Posted by TruMark / Tuesday, March 18, 2014 / Posted Under: Turf _Tips
Deep Tine Aerator
If you are short of funds and personnel then my vote is to fund core aeration of cool-season sports fields. There are many benefits besides relieving soil compaction to include getting more air and water into the root zone and helping decompose thatch which will also release more nutrients into the soil. Healthier turf grass from core aeration requires less fertilization, less pest control such as grab grass and broad leaf weed control, and less watering. The second most important consideration in the health of turf grass is cutting the grass at the same height more frequently and producing less thatch which acts as a valuable fertilizer (read more below on whether to cut the grass shorter early in the season).
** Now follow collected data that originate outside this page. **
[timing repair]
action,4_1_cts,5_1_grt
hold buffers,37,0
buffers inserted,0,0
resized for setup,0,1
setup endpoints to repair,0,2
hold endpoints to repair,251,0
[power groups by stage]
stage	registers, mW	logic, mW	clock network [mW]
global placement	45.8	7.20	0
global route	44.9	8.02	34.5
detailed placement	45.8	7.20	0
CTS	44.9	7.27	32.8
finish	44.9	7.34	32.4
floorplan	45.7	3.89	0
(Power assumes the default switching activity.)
[src/sv/swhll_pkg.sv]
// shared types, constants and saturating helpers for the shallow water hll flux unit
// no dependencies; imported by every module of the block except swhll_dly
package swhll_pkg;

  localparam int FRAC_BITS_DEF = 16;
  localparam int ADDR_W        = 3;
  localparam int MUL_LAT       = 2;
  localparam int DIV_STEPS     = 32;
  localparam int DIV_LAT       = DIV_STEPS + 2;

  localparam logic [30:0] THR_RESET  = 31'd66;
  localparam logic [30:0] GRAV_RESET = 31'd642908;

  // register index codes
  localparam logic REG_THR  = 1'b0;
  localparam logic REG_GRAV = 1'b1;

  // flux selection codes
  localparam logic [2:0] SEL_LOCAL = 3'd0;
  localparam logic [2:0] SEL_HLL   = 3'd1;
  localparam logic [2:0] SEL_NEIGH = 3'd2;
  localparam logic [2:0] SEL_ZERO  = 3'd3;
  localparam logic [2:0] SEL_ERR   = 3'd4;

  localparam logic signed [31:0] SAT_MAX = 32'sh7fff_ffff;
  localparam logic signed [31:0] SAT_MIN = 32'sh8000_0000;

  typedef struct packed {
    logic neg;
    logic ovf;
    logic dz;
    logic nneg;
    logic nnz;
  } div_flags_t;

  typedef struct packed {
    logic signed [31:0] mass;
    logic signed [31:0] nmom;
    logic signed [31:0] tmom;
    logic               err;
  } res_t;

  function automatic logic signed [31:0] sat32(input logic signed [63:0] x);
    logic signed [31:0] r;
    if (x > 64'sd2147483647) r = SAT_MAX;
    else if (x < -64'sd2147483648) r = SAT_MIN;
    else r = x[31:0];
    return r;
  endfunction

  function automatic logic signed [31:0] sadd(input logic signed [31:0] a,
                                              input logic signed [31:0] b);
    logic signed [32:0] s;
    logic signed [31:0] r;
    s = {a[31], a} + {b[31], b};
    if (s[32] != s[31]) r = s[32] ? SAT_MIN : SAT_MAX;
    else r = s[31:0];
    return r;
  endfunction

  function automatic logic signed [31:0] ssub(input logic signed [31:0] a,
                                              input logic signed [31:0] b);
    logic signed [32:0] s;
    logic signed [31:0] r;
    s = {a[31], a} - {b[31], b};
    if (s[32] != s[31]) r = s[32] ? SAT_MIN : SAT_MAX;
    else r = s[31:0];
    return r;
  endfunction

  // divide by two, rounding toward zero
  function automatic logic signed [31:0] half_tz(input logic signed [31:0] x);
    logic signed [32:0] t;
    t = {x[31], x} + {32'd0, x[31]};
    return t[32:1];
  endfunction

  // divide by four, rounding toward zero
  function automatic logic signed [31:0] quarter_tz(input logic signed [31:0] x);
    logic signed [32:0] t;
    t = {x[31], x} + (x[31] ? 33'sd3 : 33'sd0);
    return {t[32], t[32:2]};
  endfunction

endpackage
[config.mk]
export PLATFORM = sky130hd
export DESIGN_NAME = swhll_mul
export DESIGN_NICKNAME = d
export VERILOG_FILES = /design/src/sv/swhll_pkg.sv /design/src/sv/swhll_mul.sv
export SDC_FILE = /design/constraint.sdc
export NUM_CORES = 2
export LEC_CHECK = 0
export BUFFER_PORTS_ARGS = -buffer_cell sky130_fd_sc_hd__buf_4
export CORE_ASPECT_RATIO = 1.4
export CORE_MARGIN = 1.5
export CORE_UTILIZATION = 40
export DETAILED_ROUTE_END_ITERATION = 8
export PLACE_DENSITY = 0.63
export SETUP_SLACK_MARGIN = 0.05
export SYNTH_ARGS = -nofsm -noshare
export SYNTH_HDL_FRONTEND = slang
export SYNTH_SLANG_ARGS = --single-unit
[constraint.sdc]
create_clock -name clk -period 7.2 [get_ports clk]
set_input_delay 0.36 -clock clk [delete_from_list [all_inputs] [get_ports clk]]
set_output_delay 0.36 -clock clk [all_outputs]
set_load 0.02 [all_outputs]
[src/sv/swhll_dly.sv]
// enable-gated delay line of fixed depth for pipeline alignment
// no dependencies
module swhll_dly #(
  parameter int W     = 32,
  parameter int DEPTH = 1
) (
  input  logic         clk,
  input  logic         en,
  input  logic [W-1:0] d,
  output logic [W-1:0] q
);

  logic [W-1:0] sr_r [DEPTH];

  always_ff @(posedge clk) begin
    if (en) begin
      sr_r[0] <= d;
      for (int i = 1; i < DEPTH; i++) sr_r[i] <= sr_r[i-1];
    end
  end

  assign q = sr_r[DEPTH-1];

endmodule

[config.mk]
export PLATFORM = sky130hd
export DESIGN_NAME = swhll_dly
export DESIGN_NICKNAME = d
export VERILOG_FILES = /design/src/sv/swhll_dly.sv
export SDC_FILE = /design/constraint.sdc
export NUM_CORES = 1
export LEC_CHECK = 0
export BUFFER_PORTS_ARGS = -buffer_cell sky130_fd_sc_hd__clkbuf_2
export CORE_UTILIZATION = 35
export CTS_BUF_LIST = sky130_fd_sc_hd__clkbuf_16
export CTS_CLUSTER_SIZE = 30
export DETAILED_ROUTE_END_ITERATION = 8
export PLACE_DENSITY_LB_ADDON = 0.1
export SLEW_MARGIN = 10
export SYNTH_ARGS = -nofsm -noshare
export SYNTH_HDL_FRONTEND = slang
export SYNTH_SLANG_ARGS = --single-unit
[constraint.sdc]
create_clock -name clk -period 0.8 [get_ports clk]
set_input_delay 0.08 -clock clk [delete_from_list [all_inputs] [get_ports clk]]
set_output_delay 0.08 -clock clk [all_outputs]
set_load 0.05 [all_outputs]
==> summary.txt, run 1 <==
Run status
  • Result of the run: complete, but fails checks
  • Failing checks: negative setup slack

Finish
  • Layout net count: between 150 and 200
  • Number of flip-flops under the largest register name: 32
  • Share of layout cells above drive strength 1: 52.2%
  • Design area: between 2000 and 2500 um2
  • Most flop-heavy register: sr_r
  • Number of multi-input logic gates: 0
  • FILL cells: 138
  • N_diodes: 0
  • Area Overhead vs Synth: 119%
  • Top Registers: sr_r: 32 flops
  • Non-filler cells, final: approximately 170
  • Multi-input gate area in the final layout: 0 um2

Route
  • Via density per instance: between 4 and 5
  • First DRT Iteration DRCs: 9
  • Average detailed-routed wire length per instance: 14.3 um
  • Via total after detailed routing: approximately 720
  • Detailed-route wire length: 2.41 mm
  • Detailed-routing iteration count for the pre-antenna-repair pass: 2
  • Post-detailed-route count of antenna-violating nets: 0
  • Remaining design rule violation count: 0

Critical path
  • Critical path's largest stage delay: approximately 0.42 ns
  • Slowest cell on crit path: sky130_fd_sc_hd__edfxtp_1
  • Required @ worst endpoint: approximately 0.7 ns
  • Kind of critical path: register to primary output
  • Top delay family on crit path: flip-flops
  • Bufs and invs on worst path: 1
  • Element type at the critical path end: primary output
  • Data arrival time of the critical path: between 0.8 and 0.9 ns
  • CP cell instances: buf_8
  • Critical path peak fanout: 1
  • CP startpoint kind: register

Synth
  • Synthesized area divided by synthesized cell count: between 30 and 40 um2
  • Net count after synthesis: 66
  • Synth unique cells: 1
  • Sequential area share after synthesis: between 90% and 100%
  • Cell area after synthesis: 961 um2
  • Synth Instances: 32
  • Top cell type by total area after synthesis: sky130_fd_sc_hd__edfxtp_1
  • Top post-synthesis cells by area: sky130_fd_sc_hd__edfxtp_1 100%
  • Post-synthesis sequential element count: 32
  • Count of synthesis-stage warnings from yosys: 0
  • Portion of synthesized cell area occupied by the leading cell type: 100%

STA
  • Final number of setup-violating endpoints: 32
  • Final hold violation count: 0
  • Worst max-slew margin expressed relative to the limit: 91.8%
  • Final sum of negative setup slack: -3.53 ns
  • Final setup slack of the worst path: -0.137 ns
  • Pins over their slew limit: 0
  • Transition time of the tightest slew-check pin: 0.124 ns
  • Final critical path time including I/O delays and setup: between 0.9 and 1 ns
  • Setup repair after global routing missed its margin: true
  • Worst hold margin: around 0.24 ns
  • Peak Freq: roughly 1100 MHz
  • Period Utilization, post-route: 117%

Worst hold path
  • Hold path startpoint: en
  • End of the worst hold path: sr_r[0][22]
  • Depth of the worst hold-timing path: 2
  • Class of the tightest hold or removal check: input pin to register

Global routing
  • Vias in the first global route: 753
  • Overall Global Routing Usage: between 10% and 20%
  • Initial antenna violation count: 0
  • Wire length of the first global-routing pass: roughly 3.3 mm
  • GRT Residual Overflow: 0
  • Pin count of the biggest net entering global routing: 18

Clocking
  • TritonCTS clock tree: yes
  • Number of H-tree branching levels: 2
  • Count of clock tree sinks: 32
  • Buffers from clock root to sink, at most: 2
  • Count of buffers added by post-CTS timing repair for setup: 0
  • CTS root buffer: sky130_fd_sc_hd__clkbuf_16
  • Clock transition at path regs: 0.05 ns
  • Number of buffers added by the clock tree synthesis step: 5

Floorplanning
  • Die extent in y: 54.4 um
  • Die footprint: between 2000 and 3000 um2
  • Chip Width: 54.4 um
  • Cell row count: 18
  • Io pins: 66
  • Initial core utilization: a little under two fifths
  • Std-Cell Core Area: between 2000 and 3000 um2

Place
  • # placed instances: between 100 and 150
  • Area of placed instances: 1360 um2
  • Input/output buffers: 65
  • Weighted congestion at the end of routability-driven global placement: about 0.65
  • Post-placement worst setup slack: roughly 0.092 ns

Pwr
  • Power per Cell Area: approximately 2300 nW/um2
  • Leakage power figure: about 0.9 nW
  • VDD IR max: between 2 and 2.5 mV

Flow run
  • Max-cap violations: 0
**config.mk**
```make
export PLATFORM = sky130hd
export DESIGN_NAME = fixed_capacity_multiset
export DESIGN_NICKNAME = d
export VERILOG_FILES = /design/src/hdl/fcm_pkg.sv /design/src/hdl/fcm_store.sv /design/src/hdl/fixed_capacity_multiset.sv
export SDC_FILE = /design/constraint.sdc
export NUM_CORES = 1
export LEC_CHECK = 0
export ABC_AREA = 1
export BUFFER_PORTS_ARGS = -buffer_cell sky130_fd_sc_hd__buf_2
export CAP_MARGIN = 10
export CORE_MARGIN = 2
export CORE_UTILIZATION = 45
export DETAILED_ROUTE_END_ITERATION = 16
export SLEW_MARGIN = 20
export SYNTH_ARGS = -nofsm -noshare
export SYNTH_HDL_FRONTEND = slang
export SYNTH_SLANG_ARGS = --single-unit
```
**constraint.sdc**
```tcl
create_clock -name clk_i -period 5.4 [get_ports clk_i]
set_input_delay 0 -clock clk_i [delete_from_list [all_inputs] [get_ports clk_i]]
set_output_delay 0 -clock clk_i [all_outputs]
set_load 0.01 [all_outputs]
```
$ cat config.mk
export PLATFORM = sky130hd
export DESIGN_NAME = ifr_core
export DESIGN_NICKNAME = d
export VERILOG_FILES = /design/src/hw/rtl/ifr_pkg.sv /design/src/hw/rtl/ifr_core.sv
export SDC_FILE = /design/constraint.sdc
export NUM_CORES = 1
export LEC_CHECK = 0
export ABC_AREA = 0
export ABC_CLOCK_PERIOD_IN_PS = 5690
export BUFFER_PORTS_ARGS = -buffer_cell sky130_fd_sc_hd__clkbuf_2
export CAP_MARGIN = 20
export CORE_ASPECT_RATIO = 1.1
export CORE_MARGIN = 2
export CORE_UTILIZATION = 30
export DETAILED_ROUTE_END_ITERATION = 10
export HOLD_SLACK_MARGIN = 0.15
export SLEW_MARGIN = 5
export SYNTH_ARGS = -nofsm -noshare
export SYNTH_HDL_FRONTEND = slang
export SYNTH_SLANG_ARGS = --single-unit
$ cat constraint.sdc
create_clock -name clk -period 5.69 [get_ports clk]
set_input_delay 1.138 -clock clk [delete_from_list [all_inputs] [get_ports clk]]
set_output_delay 1.138 -clock clk [all_outputs]
set_load 0.01 [all_outputs]
$ cat src/hw/rtl/ifr_pkg.sv
`timescale 1ns / 1ps
`default_nettype none
// ----------------------------------------------------------------------------
// ifr_pkg: shared definitions for the info frame receiver
// Byte codes, status codes, length cap and the result record.
// ----------------------------------------------------------------------------
package ifr_pkg;

  localparam int MAX_PAYLOAD = 2047;
  localparam int LEN_W = 11;

  localparam logic [LEN_W-1:0] COUNT_CAP =
    (MAX_PAYLOAD < 2047) ? LEN_W'(MAX_PAYLOAD) : LEN_W'(2047);

  localparam logic [7:0] FLAG_BYTE   = 8'h7E;
  localparam logic [7:0] ESC_BYTE    = 8'h7D;
  localparam logic [7:0] ESC_FLAG    = 8'h5E;
  localparam logic [7:0] ESC_ESC     = 8'h5D;
  localparam logic [7:0] SEQ_BIT     = 8'h80;
  localparam logic [7:0] RR_BASE     = 8'hAA;
  localparam logic [7:0] REJ_BASE    = 8'h54;
  localparam logic [7:0] ADDR_RESET  = 8'h03;

  localparam logic KIND_PAYLOAD = 1'b0;
  localparam logic KIND_VERDICT = 1'b1;

  localparam logic [1:0] ST_GOOD     = 2'd0;
  localparam logic [1:0] ST_DUP      = 2'd1;
  localparam logic [1:0] ST_BAD_DATA = 2'd2;
  localparam logic [1:0] ST_BAD_HDR  = 2'd3;

  typedef struct packed {
    logic             out_kind;
    logic [7:0]       payload_byte;
    logic [1:0]       status;
    logic [7:0]       reply_control;
    logic [LEN_W-1:0] payload_length;
  } ifr_result_t;

endpackage
`default_nettype wire

$ cat src/hw/rtl/ifr_core.sv
`timescale 1ns / 1ps
`default_nettype none
// ----------------------------------------------------------------------------
// ifr_core: frame parser
// Header hunt, BCC1 check, destuffing with one-byte hold, BCC2 verdict.
// ----------------------------------------------------------------------------
module ifr_core
  import ifr_pkg::*;
(
  input  wire logic        clk,
  input  wire logic        rst_n,
  input  wire logic        cfg_we,
  input  wire logic [7:0]  cfg_wdata,
  input  wire logic        accept,
  input  wire logic [7:0]  rx_byte,
  output ifr_result_t      res,
  output logic             res_valid
);

  localparam logic [2:0] PH_HUNT = 3'd0;
  localparam logic [2:0] PH_FLAG = 3'd1;
  localparam logic [2:0] PH_ADDR = 3'd2;
  localparam logic [2:0] PH_CTRL = 3'd3;
  localparam logic [2:0] PH_DATA = 3'd4;

  logic [7:0]       addr_r;
  logic [2:0]       phase_r, phase_nxt;
  logic             seq_r, seq_nxt;
  logic             dup_r, dup_nxt;
  logic [7:0]       hcheck_r, hcheck_nxt;
  logic [7:0]       held_r, held_nxt;
  logic             held_vld_r, held_vld_nxt;
  logic             esc_r, esc_nxt;
  logic [7:0]       parity_r, parity_nxt;
  logic [LEN_W-1:0] count_r, count_nxt;

  logic [7:0]       ctl;
  logic             emit;
  logic [7:0]       emit_byte;
  logic [LEN_W-1:0] count_inc;

  assign ctl       = seq_r ? SEQ_BIT : 8'h00;
  assign count_inc = (count_r < COUNT_CAP) ? count_r + LEN_W'(1) : count_r;

  // destuff the held byte
  always_comb begin
    emit      = 1'b0;
    emit_byte = held_r;
    if (esc_r && held_r == ESC_ESC) begin
      emit      = 1'b1;
      emit_byte = ESC_BYTE;
    end else if (esc_r && held_r == ESC_FLAG) begin
      emit      = 1'b1;
      emit_byte = FLAG_BYTE;
    end else if (held_r != ESC_BYTE) begin
      emit      = 1'b1;
    end
  end

  always_comb begin
    phase_nxt    = phase_r;
    seq_nxt      = seq_r;
    dup_nxt      = dup_r;
    hcheck_nxt   = hcheck_r;
    held_nxt     = held_r;
    held_vld_nxt = held_vld_r;
    esc_nxt      = esc_r;
    parity_nxt   = parity_r;
    count_nxt    = count_r;
    res_valid    = 1'b0;
    res          = '0;

    unique case (phase_r)
      PH_FLAG: begin
        if (rx_byte == FLAG_BYTE)    phase_nxt = PH_FLAG;
        else if (rx_byte == addr_r)  phase_nxt = PH_ADDR;
        else                         phase_nxt = PH_HUNT;
      end
      PH_ADDR: begin
        if (rx_byte == FLAG_BYTE) begin
          phase_nxt = PH_FLAG;
        end else if (rx_byte == ctl) begin
          seq_nxt    = ~seq_r;
          dup_nxt    = 1'b0;
          hcheck_nxt = rx_byte ^ addr_r;
          phase_nxt  = PH_CTRL;
        end else if (rx_byte == (ctl ^ SEQ_BIT)) begin
          dup_nxt    = 1'b1;
          hcheck_nxt = rx_byte ^ addr_r;
          phase_nxt  = PH_CTRL;
        end else begin
          phase_nxt = PH_HUNT;
        end
      end
      PH_CTRL: begin
        if (rx_byte == FLAG_BYTE) begin
          phase_nxt = PH_FLAG;
        end else if (rx_byte == hcheck_r) begin
          phase_nxt    = PH_DATA;
          held_nxt     = 8'h00;
          held_vld_nxt = 1'b0;
          esc_nxt      = 1'b0;
          parity_nxt   = 8'h00;
          count_nxt    = '0;
        end else begin
          res_valid        = 1'b1;
          res.out_kind     = KIND_VERDICT;
          res.status       = ST_BAD_HDR;
          phase_nxt        = PH_HUNT;
        end
      end
      PH_DATA: begin
        if (rx_byte == FLAG_BYTE) begin
          res_valid          = 1'b1;
          res.out_kind       = KIND_VERDICT;
          res.payload_length = count_r;
          if (parity_r == held_r) begin
            res.reply_control = RR_BASE + {7'd0, seq_r};
            res.status        = dup_r ? ST_DUP : ST_GOOD;
          end else begin
            // sequence flips back before REJ is formed
            seq_nxt           = ~seq_r;
            res.reply_control = REJ_BASE + {7'd0, ~seq_r};
            res.status        = ST_BAD_DATA;
          end
          held_vld_nxt = 1'b0;
          esc_nxt      = 1'b0;
          phase_nxt    = PH_HUNT;
        end else begin
          if (held_vld_r) begin
            esc_nxt = !esc_r && held_r == ESC_BYTE;
            if (esc_r && held_r == ESC_BYTE && !emit) esc_nxt = 1'b1;
            if (emit) begin
              parity_nxt         = parity_r ^ emit_byte;
              count_nxt          = count_inc;
              res_valid          = 1'b1;
              res.out_kind       = KIND_PAYLOAD;
              res.payload_byte   = emit_byte;
              res.payload_length = count_inc;
            end
          end
          held_nxt     = rx_byte;
          held_vld_nxt = 1'b1;
        end
      end
      default: begin
        phase_nxt = (rx_byte == FLAG_BYTE) ? PH_FLAG : PH_HUNT;
      end
    endcase
  end

  always_ff @(posedge clk) begin
    if (!rst_n) begin
      addr_r     <= ADDR_RESET;
      phase_r    <= PH_HUNT;
      seq_r      <= 1'b0;
      dup_r      <= 1'b0;
      hcheck_r   <= 8'h00;
      held_r     <= 8'h00;
      held_vld_r <= 1'b0;
      esc_r      <= 1'b0;
      parity_r   <= 8'h00;
      count_r    <= '0;
    end else begin
      if (cfg_we) addr_r <= cfg_wdata;
      if (accept) begin
        phase_r    <= phase_nxt;
        seq_r      <= seq_nxt;
        dup_r      <= dup_nxt;
        hcheck_r   <= hcheck_nxt;
        held_r     <= held_nxt;
        held_vld_r <= held_vld_nxt;
        esc_r      <= esc_nxt;
        parity_r   <= parity_nxt;
        count_r    <= count_nxt;
      end
    end
  end

endmodule
`default_nettype wire

==> impl_results.rst <==
.. list-table::
   :header-rows: 1

   * - Metric
     - Value
   * - Required time at the endpoint of the critical path
     - 4.55 ns
   * - Inserted Clock Buffers
     - 5
   * - Via count
     - 2839
   * - Violation count after the first detailed-route iteration
     - between 150 and 200
   * - Slew margin rel.
     - ~36%
   * - CTS tree
     - yes
   * - Netlist Area Pre-Place
     - approximately 0.003 sq mm
   * - Post-route design area
     - 0.003412 sq mm
   * - H-tree depth
     - 2
   * - Initial antenna violation count
     - 0
   * - Global-route wire length before repair
     - between 10 and 15 mm
   * - Global placer's final weighted congestion
     - around 0.8
   * - Number of sinks on the clock net
     - 50
   * - Buffers from clock root to sink, at most
     - 2
   * - Path category of the worst min-delay check
     - reg -> reg
   * - Chip Width
     - between 100 and 150 um
   * - Post-DR vias/cell
     - approximately 5.6
   * - Average routed wire per standard cell
     - around 15 um
   * - Minimum clock period after layout
     - 4.484 ns
   * - Post-synthesis adder-cell area fraction
     - less than 1%
   * - Tcrit/Tclk final
     - approximately four fifths
   * - Number of failing hold endpoints at the final stage
     - 0
   * - Mux share of post-synthesis cell area
     - around 3%
   * - Power density cells
     - 186.5 mW/mm^2
   * - Count of max-cap constraint violations
     - 0
   * - Max Transition Viols Final
     - 0
   * - Initial Utilization
     - between 30% and 40%
   * - Fraction of the mapped netlist area in compound gates
     - 26.53%
   * - Layout Area Growth over Synthesis
     - 10.45%
   * - Sequential Area
     - between 0.001 and 0.0015 sq mm
   * - Floorplan core area
     - just under 0.01 sq mm
   * - Total of warnings raised by yosys
     - 0
   * - Maximum vdd ir drop
     - about 0.095 mV
   * - Main combinational cell family by area after synthesis
     - compound AO/OA/AOI/OAI gates
   * - Quantity of gates resized following cts
     - 0
   * - Total Routed Length
     - approximately 8 mm
   * - Clk root buf
     - sky130_fd_sc_hd__clkbuf_8
   * - Maximum fanout encountered on the critical timing path
     - 20
   * - IO Pins
     - 51
   * - Final layout net count
     - roughly 410
   * - Placed inst area
     - roughly 0.0033 sq mm
   * - Static leakage
     - 1.407 nW
   * - # DRC
     - 0
   * - Number of setup violations in the final report
     - 0
   * - Area share of xor/xnor cells in the synthesized design
     - under 10%
   * - Worst hold-check slack
     - slightly below 0.5 ns
   * - Number of standard cells after synthesis
     - 360
   * - Postcts setup bufs
     - 0
   * - Critical setup path kind
     - in -> out
   * - Worst slack at placement
     - around 1.2 ns
   * - Least setup slack across all paths after layout
     - between 1 and 1.5 ns
   * - Number of antenna repair diodes
     - 0
   * - Crit path capture type
     - output pin
   * - Fillcell total
     - between 1000 and 1500
   * - Commonest cells after routing, fill and taps aside
     - sky130_fd_sc_hd__dfxtp_1 (50), sky130_fd_sc_hd__clkbuf_2 (50), sky130_fd_sc_hd__nand2_1 (33)
   * - Remaining number of nets flagged by the antenna check after routing
     - 0
   * - Outcome
     - complete, no violations
   * - Share of final-layout standard cells stronger than drive strength 1
     - between 15 and 20%
   * - Unrepaired setup endpoints after global routing
     - no
   * - Clock latency reported for the late side of the worst-skew pair
     - about 0.32 ns
   * - Sequential share of the synthesized area
     - 32.40%
   * - Clock-pin slew on the worst setup and hold paths
     - around 0.10 ns
   * - Data arrival time of the worst path
     - 3.35 ns
   * - Yosys reg bits
     - 50
   * - Area of the multi-input gates
     - approximately 0.0019 sq mm
   * - Synthesized netlist net count
     - about 380
   * - Achievable Freq
     - approximately 220 MHz
   * - Count of input and output buffers
     - 50
   * - Total die area
     - 0.01113 sq mm
   * - Simple-gate share of the synthesized area
     - between 20% and 30%
   * - Per-instance average area after synthesis
     - 8.581 sq um
   * - Slew @ Worst Pin
     - slightly below 1 ns
   * - Cell Rows
     - 38
   * - Estimated wirelength of the detail-placed design
     - just under 6 mm
   * - Async SR Flop Fraction
     - 0%
   * - Accumulated negative setup slack
     - 0 ns
   * - Count of hold-fix buffers inserted at cts
     - 0
   * - Pin count of the biggest net entering global routing
     - 47
   * - Floorplan die height
     - approximately 110 um
   * - CP startpoint kind
     - input port
   * - Number of enable flip-flop cells after synthesis
     - 0
   * - Most frequently used flop master after synthesis
     - sky130_fd_sc_hd__dfxtp_1
   * - Unique cell type count in the Yosys netlist
     - 59
   * - DR pass1 iterations
     - 5
   * - Via count of the first global-routing pass
     - approximately 2700
   * - Setup clock skew after layout
     - between 0.01 and 0.015 ns
   * - Total congestion overflow
     - 0
   * - Gr usage total
     - about 14%
## sequential cells by signal, indices dropped and copies added, names as in the netlist
register / count
count_r: 11
dup_r: 1
hcheck_r: 8
phase_r: 3
parity_r: 8
held_vld_r: 1
addr_r: 8
held_r: 8
seq_r: 1
esc_r: 1
## final timing paths
kind | to | from | slack [ns] | cells past startpoint
max reg2reg | count_r[6]$_SDFFE_PN0P_ | hcheck_r[7]$_SDFFE_PN0P_ | 3.03 | 5
min reg2reg | esc_r$_SDFFE_PN0P_ | esc_r$_SDFFE_PN0P_ | 0.49 | 2
max | res[2] | rx_byte[7] | 1.21 | 7
min | esc_r$_SDFFE_PN0P_ | esc_r$_SDFFE_PN0P_ | 0.49 | 2
## power breakdown
group	internal [mW]	switching (mW)
Sequential	0.353	0.00336
Clock	0.0924	0.140
Combinational	0.0190	0.0278
Total	0.465	0.171
## synthesized netlist by cell type, types with 9 or more instances
cell type	instances	share of area, %
sky130_fd_sc_hd__xor2_1	9	2.6
sky130_fd_sc_hd__a21oi_1	13	2.1
sky130_fd_sc_hd__mux2i_1	9	2.9
sky130_fd_sc_hd__o21ai_0	15	2.4
sky130_fd_sc_hd__inv_1	12	1.5
sky130_fd_sc_hd__dfxtp_1	50	32
sky130_fd_sc_hd__o211a_1	9	2.9
sky130_fd_sc_hd__nor2_1	24	2.9
sky130_fd_sc_hd__nand3_1	10	1.6
sky130_fd_sc_hd__xnor2_1	17	4.8
sky130_fd_sc_hd__nand4_1	11	2.2
sky130_fd_sc_hd__nand2_1	33	4.0
## critical path, stage by stage
cell and delay [ns]:
sky130_fd_sc_hd__clkbuf_2 0.18, sky130_fd_sc_hd__nand4b_1 0.22, sky130_fd_sc_hd__or2_0 0.33, sky130_fd_sc_hd__nand3_1 0.65, sky130_fd_sc_hd__or3_1 0.58, sky130_fd_sc_hd__o21ai_0 0.08
sky130_fd_sc_hd__clkbuf_2 0.16
## layer usage
metal	vias up	part of all wire (%)	global-route usage [%]
li1	1393	-	-
met2	86	46	22.80
met1	1349	47	19.27
met4	0	1.3	3.470
met5	-	0	0
met3	11	5.4	2.595
## through the flow
step                      util (%)  cells  total power [mW]
after CTS                    34.22    510            0.6438
after global placement       33.24    502            0.4109
after floorplan                  -    360            0.3958
final                        34.34    511            0.6362
after detailed placement     33.24    502            0.4116
after global routing         34.34    511            0.6619
## kinds of logic after synthesis
logic type	after synthesis
multiplexers	9
flip-flops	50
buffers and inverters	40
XOR/XNOR	27
adder cells (fa/ha/maj)	1
AO/OA/AOI/OAI	105
AND/OR/NAND/NOR	128
## area by class of cell
cell class                 instances  area share [%]
multi-input combinational        270           54.42
clock inverter                     3          0.8434
clock buffer                       5           2.017
inverter                          12           1.320
sequential                        50           29.34
timing repair buffer              51           7.664
tap                              120           4.400
(Power assumes the default switching activity.)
(Courtesy of Kansas State Horticulture Department)
"If you are planning to core-aerate your tall fescue or Kentucky bluegrass sports fields this spring, reserve a machine now so you can get the job done in March or early-April. Coring early in the spring gives cool-season lawns a chance to recover before crabgrass and other warm-season annual weeds start to germinate.

Core-aerating is one of the best things you can do for your sports fields. It relieves compaction, hastens thatch decomposition, increases water infiltration and helps promote better root growth. Pay attention to the soil moisture level when coring. The soil should easily crumble when worked between the fingers. If it is too wet, the machine's tines will plug and it will merely punch holes in the wet soil, which increases compaction. If it is too dry, the tines will not be able to penetrate very deeply." (Ward Upham)

If you don't have the time or equipment to do the whole field then concentrate on the high traffic areas, e.g., between the hash marks on a football field, center of the field and in front of the goal area for soccer and the sidelines where the line judge runs, and the area around the lacrosse goal. For those organizations that have the opportunity to move the field lines and goal areas, this helps move the traffic and wear areas around to allow recovery time for the turf grass. Just moving the sidelines in or out will help as well as moving the goal several feet will make a significant difference. The side benefit of moving the boundary lines and internal sports field lines is minimizing any toxicity build up from field marking paints

Soil compaction slide with audio presentation by Ohio State University Turf Grass Sciences. (4:31 minutes) Many of the images show golf course maintenance operations which are also appropriate for athletic sports fields. Courtesy of Sports Turf Managers Association website reference.

Check out photo album of many different turf grass and sports field management tools that are available by vendors.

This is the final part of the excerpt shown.